La bibliothèque libre.
Le texte de cette page a été corrigé et est conforme au fac-similé.
268
RACINE ET SHAKSPEARE

En France, on ne parle que de constitution et de lois organiques, d’ultras et d’indépendants.

En Angleterre, il faut bien comprendre, le cas des ouvriers de Manchester, dont la révolte a rempli tous les journaux pendant l’été de 1818.
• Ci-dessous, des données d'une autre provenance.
$ cat src/rtl/tlb_storage_assoc_if.sv
// Lookup / refill / flush bus between the TLB control FSM (master) and
// the set-associative TLB storage array (slave).
interface tlb_storage_assoc_if #(
  parameter int NUM_WAYS = 4,
  parameter int VPN_W    = 20,
  parameter int PPN_W    = 20,
  parameter int PERM_W   = 2
);
  localparam int WAY_BITS = $clog2(NUM_WAYS);

  logic                lk_req;
  logic                lk_ready;
  logic [VPN_W-1:0]    lk_vpn;
  logic                rsp_valid;
  logic                rsp_hit;
  logic [WAY_BITS-1:0] rsp_way;
  logic [PPN_W-1:0]    rsp_ppn;
  logic [PERM_W-1:0]   rsp_perms;
  logic                wr_en;
  logic                wr_ready;
  logic [WAY_BITS-1:0] wr_way;
  logic [VPN_W-1:0]    wr_vpn;
  logic [PPN_W-1:0]    wr_ppn;
  logic [PERM_W-1:0]   wr_perms;
  logic                flush_req;
  logic                flush_busy;

  modport master (
    output lk_req, lk_vpn, wr_en, wr_way, wr_vpn, wr_ppn, wr_perms, flush_req,
    input  lk_ready, rsp_valid, rsp_hit, rsp_way, rsp_ppn, rsp_perms,
           wr_ready, flush_busy
  );

  modport slave (
    input  lk_req, lk_vpn, wr_en, wr_way, wr_vpn, wr_ppn, wr_perms, flush_req,
    output lk_ready, rsp_valid, rsp_hit, rsp_way, rsp_ppn, rsp_perms,
           wr_ready, flush_busy
  );
endinterface

$ cat src/rtl/tlb_storage_assoc.sv
// N-way set-associative VPN->PPN store with saturating-age LRU and a one-set-per-cycle
// flush engine. Optional hit/miss counters are enabled with the macro TLB_STATS_EN.
module tlb_storage_assoc #(
  parameter int NUM_SETS = 16,
  parameter int NUM_WAYS = 4,
  parameter int VPN_W    = 20,
  parameter int PPN_W    = 20,
  parameter int PERM_W   = 2,
  parameter int AGE_W    = 3
) (
  input  logic               clk,
  input  logic               rst_n,
`ifdef TLB_STATS_EN
  input  logic               stat_clr,
  output logic [31:0]        stat_hits,
  output logic [31:0]        stat_misses,
`endif
  tlb_storage_assoc_if.slave bus
);
  localparam int SET_BITS = $clog2(NUM_SETS);
  localparam int WAY_BITS = $clog2(NUM_WAYS);
  localparam logic [AGE_W-1:0] AGE_MAX = '1;

  typedef enum logic {IDLE, FLUSH} state_t;

  state_t              state_q;
  logic [SET_BITS-1:0] flush_idx_q;
  logic                busy_q;
  logic                ready_q;

  logic [NUM_WAYS-1:0] valid_q [NUM_SETS];
  logic [AGE_W-1:0]    age_q   [NUM_SETS][NUM_WAYS];
  logic [VPN_W-1:0]    vpn_mem [NUM_SETS][NUM_WAYS];
  logic [PPN_W-1:0]    ppn_mem [NUM_SETS][NUM_WAYS];
  logic [PERM_W-1:0]   perm_mem[NUM_SETS][NUM_WAYS];

  logic [SET_BITS-1:0] lk_set;
  logic [SET_BITS-1:0] wr_set;
  logic                lk_fire;
  logic                wr_fire;
  logic                same_set;

  logic                hit_p0;
  logic [WAY_BITS-1:0] hit_way_p0;
  logic [WAY_BITS-1:0] way_p0;
  logic                inv_found;
  logic [WAY_BITS-1:0] inv_way;
  logic [WAY_BITS-1:0] old_way;
  logic [AGE_W-1:0]    old_age;

  logic                vld_p1;
  logic                hit_p1;
  logic [WAY_BITS-1:0] way_p1;
  logic [PPN_W-1:0]    ppn_p1;
  logic [PERM_W-1:0]   perms_p1;

  function automatic logic [AGE_W-1:0] age_inc(input logic [AGE_W-1:0] a);
    return (a == AGE_MAX) ? a : a + 1'b1;
  endfunction

  assign lk_set   = bus.lk_vpn[SET_BITS-1:0];
  assign wr_set   = bus.wr_vpn[SET_BITS-1:0];
  assign lk_fire  = bus.lk_req & ready_q;
  assign wr_fire  = bus.wr_en & ready_q;
  assign same_set = wr_fire && (wr_set == lk_set);

  // Stage p0: tag compare and victim pick on the pre-write contents of the set
  always_comb begin
    hit_p0     = 1'b0;
    hit_way_p0 = '0;
    inv_found  = 1'b0;
    inv_way    = '0;
    old_way    = '0;
    old_age    = '0;
    for (int w = 0; w < NUM_WAYS; w++) begin
      if (!hit_p0 && valid_q[lk_set][w] && (vpn_mem[lk_set][w] == bus.lk_vpn)) begin
        hit_p0     = 1'b1;
        hit_way_p0 = WAY_BITS'(w);
      end
      if (!inv_found && !valid_q[lk_set][w]) begin
        inv_found = 1'b1;
        inv_way   = WAY_BITS'(w);
      end
      if (age_q[lk_set][w] > old_age) begin
        old_age = age_q[lk_set][w];
        old_way = WAY_BITS'(w);
      end
    end
    way_p0 = hit_p0 ? hit_way_p0 : (inv_found ? inv_way : old_way);
  end

  // Stage p1: registered lookup response
  always_ff @(posedge clk or negedge rst_n) begin
    if (!rst_n) begin
      vld_p1   <= 1'b0;
      hit_p1   <= 1'b0;
      way_p1   <= '0;
      ppn_p1   <= '0;
      perms_p1 <= '0;
    end else begin
      vld_p1 <= lk_fire;
      if (lk_fire) begin
        hit_p1   <= hit_p0;
        way_p1   <= way_p0;
        ppn_p1   <= hit_p0 ? ppn_mem[lk_set][hit_way_p0] : '0;
        perms_p1 <= hit_p0 ? perm_mem[lk_set][hit_way_p0] : '0;
      end
    end
  end

  always_ff @(posedge clk or negedge rst_n) begin
    if (!rst_n) begin
      state_q     <= IDLE;
      flush_idx_q <= '0;
      busy_q      <= 1'b0;
      ready_q     <= 1'b1;
    end else begin
      case (state_q)
        IDLE: begin
          if (bus.flush_req) begin
            state_q     <= FLUSH;
            flush_idx_q <= '0;
            busy_q      <= 1'b1;
            ready_q     <= 1'b0;
          end
        end
        FLUSH: begin
          if (flush_idx_q == SET_BITS'(NUM_SETS - 1)) begin
            state_q <= IDLE;
            busy_q  <= 1'b0;
            ready_q <= 1'b1;
          end else begin
            flush_idx_q <= flush_idx_q + 1'b1;
          end
        end
        default: state_q <= IDLE;
      endcase
    end
  end

  // A write to the looked-up set owns the age update so other ways age only once
  always_ff @(posedge clk or negedge rst_n) begin
    if (!rst_n) begin
      for (int s = 0; s < NUM_SETS; s++) begin
        valid_q[s] <= '0;
        for (int w = 0; w < NUM_WAYS; w++) age_q[s][w] <= '0;
      end
    end else if (state_q == FLUSH) begin
      valid_q[flush_idx_q] <= '0;
      for (int w = 0; w < NUM_WAYS; w++) age_q[flush_idx_q][w] <= '0;
    end else begin
      if (lk_fire && hit_p0 && !same_set) begin
        for (int w = 0; w < NUM_WAYS; w++) begin
          if (WAY_BITS'(w) == hit_way_p0) age_q[lk_set][w] <= '0;
          else if (valid_q[lk_set][w]) age_q[lk_set][w] <= age_inc(age_q[lk_set][w]);
        end
      end
      if (wr_fire) begin
        valid_q[wr_set][bus.wr_way] <= 1'b1;
        for (int w = 0; w < NUM_WAYS; w++) begin
          if (WAY_BITS'(w) == bus.wr_way) age_q[wr_set][w] <= '0;
          else if (valid_q[wr_set][w]) age_q[wr_set][w] <= age_inc(age_q[wr_set][w]);
        end
      end
    end
  end

  always_ff @(posedge clk) begin
    if (wr_fire) begin
      vpn_mem[wr_set][bus.wr_way]  <= bus.wr_vpn;
      ppn_mem[wr_set][bus.wr_way]  <= bus.wr_ppn;
      perm_mem[wr_set][bus.wr_way] <= bus.wr_perms;
    end
  end

`ifdef TLB_STATS_EN
  always_ff @(posedge clk or negedge rst_n) begin
    if (!rst_n) begin
      stat_hits   <= '0;
      stat_misses <= '0;
    end else if (stat_clr) begin
      stat_hits   <= '0;
      stat_misses <= '0;
    end else if (vld_p1) begin
      if (hit_p1) stat_hits <= stat_hits + 32'd1;
      else        stat_misses <= stat_misses + 32'd1;
    end
  end
`endif

  assign bus.lk_ready   = ready_q;
  assign bus.wr_ready   = ready_q;
  assign bus.flush_busy = busy_q;
  assign bus.rsp_valid  = vld_p1;
  assign bus.rsp_hit    = hit_p1;
  assign bus.rsp_way    = way_p1;
  assign bus.rsp_ppn    = ppn_p1;
  assign bus.rsp_perms  = perms_p1;
endmodule

$ cat src/flat_wrapper.sv
// flat-port wrapper written by rule: the top's interface ports become plain ports
module tlb_storage_assoc_flat 
#(
  parameter int NUM_SETS = 16,
  parameter int NUM_WAYS = 4,
  parameter int VPN_W    = 20,
  parameter int PPN_W    = 20,
  parameter int PERM_W   = 2,
  parameter int AGE_W    = 3
)
  (clk, rst_n, bus_lk_req, bus_lk_vpn, bus_wr_en, bus_wr_way, bus_wr_vpn, bus_wr_ppn, bus_wr_perms, bus_flush_req, bus_lk_ready, bus_rsp_valid, bus_rsp_hit, bus_rsp_way, bus_rsp_ppn, bus_rsp_perms, bus_wr_ready, bus_flush_busy);
  tlb_storage_assoc_if #(.NUM_WAYS(NUM_WAYS), .VPN_W(VPN_W), .PPN_W(PPN_W), .PERM_W(PERM_W)) bus_i ();
  input  logic clk;
  input  logic rst_n;
  input wire logic [$bits(bus_i.lk_req)-1:0] bus_lk_req;
  input wire logic [$bits(bus_i.lk_vpn)-1:0] bus_lk_vpn;
  input wire logic [$bits(bus_i.wr_en)-1:0] bus_wr_en;
  input wire logic [$bits(bus_i.wr_way)-1:0] bus_wr_way;
  input wire logic [$bits(bus_i.wr_vpn)-1:0] bus_wr_vpn;
  input wire logic [$bits(bus_i.wr_ppn)-1:0] bus_wr_ppn;
  input wire logic [$bits(bus_i.wr_perms)-1:0] bus_wr_perms;
  input wire logic [$bits(bus_i.flush_req)-1:0] bus_flush_req;
  output wire logic [$bits(bus_i.lk_ready)-1:0] bus_lk_ready;
  output wire logic [$bits(bus_i.rsp_valid)-1:0] bus_rsp_valid;
  output wire logic [$bits(bus_i.rsp_hit)-1:0] bus_rsp_hit;
  output wire logic [$bits(bus_i.rsp_way)-1:0] bus_rsp_way;
  output wire logic [$bits(bus_i.rsp_ppn)-1:0] bus_rsp_ppn;
  output wire logic [$bits(bus_i.rsp_perms)-1:0] bus_rsp_perms;
  output wire logic [$bits(bus_i.wr_ready)-1:0] bus_wr_ready;
  output wire logic [$bits(bus_i.flush_busy)-1:0] bus_flush_busy;
  assign bus_i.lk_req = bus_lk_req;
  assign bus_i.lk_vpn = bus_lk_vpn;
  assign bus_i.wr_en = bus_wr_en;
  assign bus_i.wr_way = bus_wr_way;
  assign bus_i.wr_vpn = bus_wr_vpn;
  assign bus_i.wr_ppn = bus_wr_ppn;
  assign bus_i.wr_perms = bus_wr_perms;
  assign bus_i.flush_req = bus_flush_req;
  assign bus_lk_ready = bus_i.lk_ready;
  assign bus_rsp_valid = bus_i.rsp_valid;
  assign bus_rsp_hit = bus_i.rsp_hit;
  assign bus_rsp_way = bus_i.rsp_way;
  assign bus_rsp_ppn = bus_i.rsp_ppn;
  assign bus_rsp_perms = bus_i.rsp_perms;
  assign bus_wr_ready = bus_i.wr_ready;
  assign bus_flush_busy = bus_i.flush_busy;
  tlb_storage_assoc #(.NUM_SETS(NUM_SETS), .NUM_WAYS(NUM_WAYS), .VPN_W(VPN_W), .PPN_W(PPN_W), .PERM_W(PERM_W), .AGE_W(AGE_W)) u_core (.clk(clk), .rst_n(rst_n), .bus(bus_i));
endmodule
$ cat config.mk
export PLATFORM = sky130hd
export DESIGN_NAME = tlb_storage_assoc_flat
export DESIGN_NICKNAME = d
export VERILOG_FILES = /design/src/rtl/tlb_storage_assoc_if.sv /design/src/rtl/tlb_storage_assoc.sv /design/src/flat_wrapper.sv
export SDC_FILE = /design/constraint.sdc
export NUM_CORES = 2
export LEC_CHECK = 0
export BUFFER_PORTS_ARGS = -buffer_cell sky130_fd_sc_hd__buf_2
export CAP_MARGIN = 20
export CELL_PAD_IN_SITES_DETAIL_PLACEMENT = 1
export CELL_PAD_IN_SITES_GLOBAL_PLACEMENT = 2
export CORE_MARGIN = 1.5
export CORE_UTILIZATION = 45
export DETAILED_ROUTE_END_ITERATION = 8
export PLACE_DENSITY_LB_ADDON = 0.1
export REMOVE_ABC_BUFFERS = 1
export SYNTH_ARGS = -nofsm -noshare
export SYNTH_HDL_FRONTEND = slang
export SYNTH_SLANG_ARGS = --single-unit
export TNS_END_PERCENT = 5
$ cat constraint.sdc
create_clock -name clk -period 4.8 [get_ports clk]
set_clock_uncertainty 0.2 [all_clocks]
set_input_delay 0 -clock clk [delete_from_list [all_inputs] [get_ports clk]]
set_output_delay 0 -clock clk [all_outputs]
set_load 0.1 [all_outputs]
==> Word-level counts from Yosys, hierarchy flattened <==
Memories as Yosys holds them, arrays and structs flattened.
Cells that the tools add are included.
{ "op_classes": {"add_sub_neg": 9, "n_lt_le_gt_ge": 15, "n_eq_ne": 23, "muxes": 141, "bitwise": 35, "n_reduce_logical": 32} }
{ "op_table": {"columns": ["operator", "n"], "rows": [
  ["2-to-1 mux 192 bit", 32],
  ["bitwise AND 192 bit", 12],
  ["inverter 192 bit", 12],
  ["bitwise mux 192 bit", 8],
  ["demux 12 bit (select 4 bit)", 12],
  ["2-to-1 mux 64 bit", 2],
  ["binary-select mux 12 bit (select 4 bit)", 2],
  ["2-to-1 mux 12 bit", 7],
  ["== test 20 bit", 4],
  ["2-to-1 mux 20 bit", 4],
  ["2-to-1 mux 80 bit", 1],
  ["bitwise AND 64 bit", 1],
  ["inverter 64 bit", 1],
  ["OR 64 bit", 1],
  ["2-to-1 mux 3 bit", 14],
  ["binary-select mux 20 bit (select 2 bit)", 1],
  ["demux 20 bit (select 2 bit)", 1],
  ["binary-select mux 4 bit (select 4 bit)", 2],
  ["demux 4 bit (select 4 bit)", 2],
  ["2-to-1 mux 4 bit", 8],
  ["2-to-1 mux 9 bit", 3],
  ["adder 3 x 1 -> 3 bit (second input constant)", 8],
  ["== test 3 bit (second input constant)", 8],
  ["2-to-1 mux 2 bit", 12],
  ["other kinds (31)", 97]
]} }
{ "word_totals": {"reg_bits": 289, "ram_bits": 2688, "input_bits": 69, "out_inout_bits": 29, "elab_cells": 347, "n_memories": 3} }
{ "mem_list": {"columns": ["name", "depth", "word_bits", "read_ports", "rd_clocked_by_memory_dff", "write_ports", "line", "source"], "rows": [
  ["u_core.ppn_mem", 16, 80, 1, 0, 1, "tlb_storage_assoc.sv:34", "logic [PPN_W-1:0] ppn_mem [NUM_SETS][NUM_WAYS];"],
  ["u_core.vpn_mem", 16, 80, 1, 0, 1, "tlb_storage_assoc.sv:33", "logic [VPN_W-1:0] vpn_mem [NUM_SETS][NUM_WAYS];"],
  ["u_core.perm_mem", 16, 8, 1, 0, 1, "tlb_storage_assoc.sv:35", "logic [PERM_W-1:0] perm_mem[NUM_SETS][NUM_WAYS];"]
]} }

==> Depth between registers and ports, before layout <==
{ "depth": {"ltp_word": 57, "ltp_mapped": 38, "mapped_depth_nobuf": 29} }

==> Worst setup path after synthesis <==
Ideal clock, no wire load.
{ "synth_path": {"kind": "input to register", "start": "input port bus_lk_vpn[0]", "end": "register u_core.way_p1[1], in the netlist u_core.bus.rsp_way[1]", "setup_time_ns": 0.120, "arrival_ns": 6.059, "required_ns": 4.480, "slack_ns": -1.579, "path_stages": 37, "n_path_buf": 9, "cell_sequence": "buf_6 > buf_8 > buf_8 > buf_6 > buf_8 > buf_6 > buf_6 > buf_4 > buf_6 > mux4_2 > mux4_2 > inv_1 > ha_1 > a21oi_1 > inv_1 > ha_1 > nor2b_1 > o21ai_0 > nand2b_1 > and2_1 > mux2i_1 > ha_1 > nor2b_1 > o21ai_0 > nand2b_1 > and2_0 > nor2_1 > a21oi_1 > ha_1 > nor2b_1 > o21a_1 > o21ai_0 > o21ai_0 > o311ai_0 > nand2_1 > and3_1 > a21o_1"} }
{ "synth_between": {"elab_chain_cells": 19, "word_cells_on_any_way": 53, "classes_between": "order compare: 4; eq/ne: 4; mux: 25; bitwise: 1; reduce/logical: 18; memory: 1"} }
{ "synth_lines": {"columns": ["item", "line", "source"], "rows": [
  ["from (decl)", "flat_wrapper.sv:16", "input wire logic [$bits(bus_i.lk_vpn)-1:0] bus_lk_vpn;"],
  ["parallel branches: the longest is 18 deep, another holds greater-than comparator 3 x 1 -> 1 bit", null, null],
  ["2-to-1 mux 2 bit (*)", "tlb_storage_assoc.sv:89", "way_p0 = hit_p0 ? hit_way_p0 : (inv_found ? inv_way : old_way);"],
  ["to (signal assigned)", "tlb_storage_assoc.sv:104", "way_p1 <= way_p0;"],
  ["to (decl)", "tlb_storage_assoc.sv:53", "logic [WAY_BITS-1:0] way_p1;"]
]} }
Mark *: on every way between the ends. The select of a mux whose other input is x is not followed.
A chain may end at the register's enable or synchronous reset.

==> Worst setup path in the final report <==
{ "layout_path": {"start": "register u_core.age_q[93] (netlist bit)", "end": "register u_core.way_p1[1], in the netlist u_core.bus.rsp_way[1]"} }
{ "layout_between": {"elab_chain_cells": 13, "word_cells_on_any_way": 14, "classes_between": "order compare: 4; mux: 10"} }
{ "layout_lines": {"columns": ["item", "line", "source"], "rows": [
  ["from (decl)", "tlb_storage_assoc.sv:32", "logic [AGE_W-1:0] age_q [NUM_SETS][NUM_WAYS];"],
  ["from (signal, indexed assignment)", "tlb_storage_assoc.sv:155", "else if (valid_q[lk_set][w]) age_q[lk_set][w] <= age_inc(age_q[lk_set][w]);"],
  ["from (signal, indexed assignment)", "tlb_storage_assoc.sv:162", "else if (valid_q[wr_set][w]) age_q[wr_set][w] <= age_inc(age_q[wr_set][w]);"],
  ["binary-select mux 12 bit (select 4 bit) (*)", "tlb_storage_assoc.sv:84, tlb_storage_assoc.sv:85", null],
  ["2-to-1 mux 12 bit (*) (2 in series)", null, null],
  ["greater-than comparator 3 x 1 -> 1 bit", "tlb_storage_assoc.sv:84", "if (age_q[lk_set][w] > old_age) begin"],
  ["2-to-1 mux 3 bit (*)", "tlb_storage_assoc.sv:84", null],
  ["greater-than comparator 3 bit", "tlb_storage_assoc.sv:84", null],
  ["2-to-1 mux 3 bit (*)", "tlb_storage_assoc.sv:84", null],
  ["greater-than comparator 3 bit", "tlb_storage_assoc.sv:84", null],
  ["2-to-1 mux 3 bit", "tlb_storage_assoc.sv:84", null],
  ["greater-than comparator 3 bit", "tlb_storage_assoc.sv:84", null],
  ["2-to-1 mux 2 bit (*)", "tlb_storage_assoc.sv:84", null],
  ["2-to-1 mux 2 bit (*) (2 in series)", "tlb_storage_assoc.sv:89", null]
]} }
Every way passes the cells marked *; elsewhere a longest branch is shown, timed or not. The select of a mux whose other input is x is not followed.

==> summary.md <==
| Metric | Value |
|---|---|
| HPWL after detailed placement | `276300 µm` |
| Most frequent cells in the layout | `edfxtp_1 (2688), mux4_2 (842), buf_4 (660)` |
| Die ar. | `285800 µm²` |
| Status | `finished with violations` |
| Largest family of logic cells by synthesized area | `multiplexers` |
| Num ports | `98` |
| Drt wl/cell | `39.02 µm` |
| Commonest non-fill, non-tap cell in the layout | `edfxtp_1` |
| Clock-pin slew on the worst setup and hold paths | `60 ps` |
| Switching share of power | `25.06%` |
| CP Capture Type | `flop` |
| Synth Area in Compound Gates | `7.215%` |
| Initial antenna violation count | `26` |
| First-pass GRT wire length | `638000 µm` |
| Ys async rst share | `9.708%` |
| Max clock buf depth | `4` |
| Simple-Gate Fraction of Synth Area | `3.794%` |
| Synth-to-layout area growth | `17.55%` |
| Iteration-0 DRC Markers | `9543` |
| Syn_area_per_cell | `18.17 µm²` |
| Count of buffers from port buffering | `97` |
| Global route overflow | `0` |
| Core footprint | `280100 µm²` |
| Number of routed nets with antenna violations | `0` |
| Max VDD drop | `0.0005584 V` |
| Mux cell area share after synthesis | `16.65%` |
| Cell area power density | `405.4 nW/µm²` |
| WP data required | `5380 ps` |
| Final nets | `7903` |
| Startpoint Class | `flop` |
| Vias in the first global route | `79.28k` |
| H-tree Lvls | `5` |
| GRT Total Usage | `32.13%` |
| Failing checks | `hold timing, setup timing` |
| Routed WL | `460800 µm` |
| Most used cell, CP | `nor2b_4` |
| Crit Path Category | `reg -> reg` |
| Design Area, Final | `149500 µm²` |
| Residual DRC | `0` |
| F_max | `182.5 MHz` |
| Internal power | `0.04542 W` |
| Share of total power in sequential cells | `47.6%` |
| Post-synthesis sequential area ratio | `69.17%` |
| Clk pwr share | `41.3%` |
| RSZ-0062 raised after global routing | `true` |
| Yosys warnings | `0` |
| CTS Buf Count | `323` |
| Adder-Cell Fraction of Synth Area | `0.2165%` |
| Max-slew violations | `0` |
| Detailed Routing Iterations Pass 1 | `7` |
| Pleak | `49.92 nW` |
| Netlist cell types | `108` |
| Clock sink total | `2977` |
| Initial core utilization | `45.39%` |
| Number of flops mapped to enable cells by yosys | `2688` |
| Die width | `534.6 µm` |
| Maxcap violations | `0` |
| Slew HR | `17.20%` |
| Worst stage delay on the critical path | `560 ps` |
| Worst Path Max Fanout | `4` |
| Die Height | `534.6 µm` |
| Yosys reg bits | `2977` |
| Vias per Instance | `6.558` |
| Post-Synth XOR/XNOR Area | `0.5924%` |
| Cell Rows | `194` |
| # setup viols final | `2` |
| Hold Vio Cnt, Final | `12` |
| Worst-margin pin slew | `1239 ps` |
| Dpl cell area | `137800 µm²` |
| Final core occ | `53.36%` |
| Top FF cell, synth | `edfxtp_1` |
| Crit share post-route | `114.2%` |
| Largest net degree at the start of global routing | `122` |
| Mapped Cells | `7000` |
| DR vias | `77.45k` |
| Sw Pwr | `0.01519 W` |
| Clock latency on the worst-skew pair | `940 ps` |
| WP data arrival | `6060 ps` |
| Minimum clock period | `5480 ps` |
| Root Buffer | `clkbuf_16` |
| GPL Wtd Cong | `0.9642` |
| Gate power share | `11.1%` |
| Final setup margin | `-679.8 ps` |
| CP max stage cell | `mux4_2` |
| Fraction of layout cells with a size suffix above 1 | `30.68%` |
| Area of the mapped netlist | `127200 µm²` |
| WHS | `-6.844 ps` |
| Hold WC Path Type | `in -> reg` |
| CTS tree | `built` |
-- worst paths after layout --
check / from / end / slack (ps) / depth (start not counted)
setup reg to reg: u_core.age_q[93]$_DFF_PN0_ / u_core.bus.rsp_way[1]$_DFFE_PN0P_ / -680 / 28
hold / removal: bus_wr_ppn[2] / u_core.ppn_mem[0][62]$_DFFE_PP_ / -7 / 2
max in group asynchronous: rst_n / u_core.age_q[26]$_DFF_PN0_ / 3490 / 4
setup / recovery: u_core.age_q[93]$_DFF_PN0_ / u_core.bus.rsp_way[1]$_DFFE_PN0P_ / -680 / 28
hold reg to reg: u_core.bus.rsp_hit$_DFFE_PN0P_ / u_core.bus.rsp_hit$_DFFE_PN0P_ / 270 / 2
min in group asynchronous: rst_n / u_core.bus.lk_ready$_DFFE_PN1P_ / 100 / 3
-- kinds of logic after synthesis --
kind of cell	count (synthesis)
compound gates	1273
xor+xnor	86
fa+ha+maj	22
buf+inv	606
flops	2977
mux	1055
simple gates	981
-- synthesized netlist by cell type (58+ instances only) --
| master | number | area (µm²) |
|---|---|---|
| edfxtp_1 | 2688 | 80720 |
| mux4_2 | 842 | 18960 |
| dfrtp_1 | 288 | 7207 |
| nor2_1 | 275 | 1032 |
| nand2_1 | 257 | 964.7 |
| a21oi_1 | 235 | 1176 |
| clkbuf_1 | 184 | 690.7 |
| mux2i_1 | 155 | 1551 |
| a31oi_1 | 145 | 907.1 |
| buf_2 | 137 | 685.7 |
| inv_1 | 135 | 506.7 |
| o21ai_0 | 115 | 575.6 |
| nand3_1 | 91 | 455.4 |
| o211ai_1 | 80 | 600.6 |
| a22o_1 | 79 | 691.9 |
| xnor2_1 | 75 | 656.9 |
| buf_4 | 66 | 495.5 |
| nor3_1 | 66 | 330.3 |
| o22ai_1 | 64 | 400.4 |
| mux2_2 | 58 | 653.1 |
-- flip-flops by register name (all words and copies together), names as in the netlist, 2 cells and up --
| register | flops |
|---|---|
| u_core.perm_mem | 128 |
| u_core.vpn_mem | 1280 |
| u_core.valid_q | 64 |
| u_core.flush_idx_q | 4 |
| u_core.bus.rsp_way | 2 |
| u_core.bus.rsp_perms | 2 |
| u_core.age_q | 192 |
| u_core.bus.rsp_ppn | 20 |
| u_core.ppn_mem | 1280 |
-- final cells by class --
type                    count  area [µm²]
diodes                      7       17.52
clock buffers             415        8677
well taps                3724        4659
clock inverters           177        1807
multi-input cells        3418       36960
flip-flops and latches   2977       87950
inverters                 143       546.8
fillers                 25220      130600
repair buffers            949        8852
Ces pauvres gens, qui sont quarante mille, gagnent 4 shillings par jour (4 fr. 80 c.). C’est tout ce que leurs maîtres peuvent leur donner. S’ils leur donnaient 4 shillings et demi, les produits des manufactures anglaises apportés sur le continent, seraient plus chers que les produits des manufactures du continent. Maintenant grâce aux impôts qui ont été mis depuis 1792 pour humilier la France, un ouvrier anglais travaillant 14 heures par jour ne peut pas vivre avec 4 shillings. C’est ce qui fait que sur dix hommes qu’on rencontre dans la rue à Londres ou à Bristol, un au moins reçoit l’aumône de sa paroisse[1]. Croit-on qu’un pays rongé par un tel malheur ait du temps à donner à la littérature ou aux arts ? Il est bien moins près du bonheur que la France qu’il a combattue avec un succès apparent. Il est bien moins heureux que l’Italie où l’on a le temps de rire et d’aller applaudir Rossini.

Remarquez que les trois quarts des

  1. Voir le singulier ouvrage intitulé : Vie de l’évêque Watson écrite par lui-même. C’est là que l’on voit réellement ce que c’est que l’aristocratie anglaise. Voir aussi les discours prononcés en 1818 à la Chambre des Communes sur la question des pauvres.